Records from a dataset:
--------------------------------

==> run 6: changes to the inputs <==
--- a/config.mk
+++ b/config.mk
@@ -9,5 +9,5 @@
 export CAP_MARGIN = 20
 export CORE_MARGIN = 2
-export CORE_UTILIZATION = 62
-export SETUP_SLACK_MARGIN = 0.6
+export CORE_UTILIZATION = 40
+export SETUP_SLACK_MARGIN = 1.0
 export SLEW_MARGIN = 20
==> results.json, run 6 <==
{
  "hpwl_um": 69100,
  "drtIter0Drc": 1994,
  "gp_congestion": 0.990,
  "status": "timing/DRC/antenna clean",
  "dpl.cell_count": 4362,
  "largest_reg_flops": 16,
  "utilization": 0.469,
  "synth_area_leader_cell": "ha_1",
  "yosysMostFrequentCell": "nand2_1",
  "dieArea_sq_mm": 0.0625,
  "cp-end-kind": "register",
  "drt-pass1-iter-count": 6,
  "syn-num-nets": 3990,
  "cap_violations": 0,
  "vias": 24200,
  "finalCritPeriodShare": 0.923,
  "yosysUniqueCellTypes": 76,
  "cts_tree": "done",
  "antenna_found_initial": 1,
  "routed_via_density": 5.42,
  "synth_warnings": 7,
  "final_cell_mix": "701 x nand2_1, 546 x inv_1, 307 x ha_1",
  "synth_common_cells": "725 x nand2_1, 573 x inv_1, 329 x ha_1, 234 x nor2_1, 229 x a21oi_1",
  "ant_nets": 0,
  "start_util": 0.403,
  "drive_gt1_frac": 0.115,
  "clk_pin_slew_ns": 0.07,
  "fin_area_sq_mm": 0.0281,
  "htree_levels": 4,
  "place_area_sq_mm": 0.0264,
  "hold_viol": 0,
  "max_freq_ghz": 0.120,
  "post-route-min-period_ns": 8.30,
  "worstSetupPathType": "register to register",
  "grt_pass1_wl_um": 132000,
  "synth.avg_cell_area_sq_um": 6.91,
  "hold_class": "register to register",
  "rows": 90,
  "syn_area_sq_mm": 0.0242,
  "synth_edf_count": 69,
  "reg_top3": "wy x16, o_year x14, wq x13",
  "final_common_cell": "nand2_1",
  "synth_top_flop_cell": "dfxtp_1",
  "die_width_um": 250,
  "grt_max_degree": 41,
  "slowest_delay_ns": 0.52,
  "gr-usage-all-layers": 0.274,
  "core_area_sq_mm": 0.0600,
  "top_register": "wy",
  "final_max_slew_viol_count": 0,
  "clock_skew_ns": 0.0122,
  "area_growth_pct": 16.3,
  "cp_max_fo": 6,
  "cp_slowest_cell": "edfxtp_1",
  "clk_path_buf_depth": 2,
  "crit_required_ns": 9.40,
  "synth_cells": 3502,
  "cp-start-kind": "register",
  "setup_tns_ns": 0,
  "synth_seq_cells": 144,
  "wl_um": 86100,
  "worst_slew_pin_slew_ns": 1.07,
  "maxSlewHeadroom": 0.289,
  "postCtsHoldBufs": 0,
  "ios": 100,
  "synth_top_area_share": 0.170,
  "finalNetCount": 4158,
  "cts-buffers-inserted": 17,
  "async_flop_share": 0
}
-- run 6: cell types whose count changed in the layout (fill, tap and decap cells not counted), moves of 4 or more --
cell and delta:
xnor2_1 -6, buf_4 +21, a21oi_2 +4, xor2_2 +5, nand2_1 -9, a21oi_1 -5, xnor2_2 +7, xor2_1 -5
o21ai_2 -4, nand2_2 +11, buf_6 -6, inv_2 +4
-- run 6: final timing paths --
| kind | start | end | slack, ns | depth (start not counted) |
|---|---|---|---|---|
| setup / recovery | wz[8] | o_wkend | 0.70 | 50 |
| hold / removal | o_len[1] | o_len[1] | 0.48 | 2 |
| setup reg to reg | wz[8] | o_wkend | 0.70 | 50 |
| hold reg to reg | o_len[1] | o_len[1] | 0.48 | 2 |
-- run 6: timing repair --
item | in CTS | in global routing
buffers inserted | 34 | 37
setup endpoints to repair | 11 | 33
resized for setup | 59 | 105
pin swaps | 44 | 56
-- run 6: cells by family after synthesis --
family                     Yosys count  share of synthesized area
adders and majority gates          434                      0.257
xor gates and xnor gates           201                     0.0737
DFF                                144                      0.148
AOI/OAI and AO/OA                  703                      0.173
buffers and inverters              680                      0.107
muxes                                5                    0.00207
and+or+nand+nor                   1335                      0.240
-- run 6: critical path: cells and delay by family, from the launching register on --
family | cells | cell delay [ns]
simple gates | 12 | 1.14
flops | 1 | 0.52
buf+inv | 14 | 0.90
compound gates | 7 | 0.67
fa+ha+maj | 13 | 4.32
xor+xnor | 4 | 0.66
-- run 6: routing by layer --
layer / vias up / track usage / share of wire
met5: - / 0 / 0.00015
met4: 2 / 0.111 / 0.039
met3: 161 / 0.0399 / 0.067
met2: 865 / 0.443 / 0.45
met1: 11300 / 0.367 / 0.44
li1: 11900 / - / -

--------------------------------

* [WORK REQUIRED] Beginning at the top of the data, extract each line through the line containing "CORE_UTILIZATION = 40" and return those lines exactly, with nothing added.

* [REPLY]
==> run 6: changes to the inputs <==
--- a/config.mk
+++ b/config.mk
@@ -9,5 +9,5 @@
 export CAP_MARGIN = 20
 export CORE_MARGIN = 2
-export CORE_UTILIZATION = 62
-export SETUP_SLACK_MARGIN = 0.6
+export CORE_UTILIZATION = 40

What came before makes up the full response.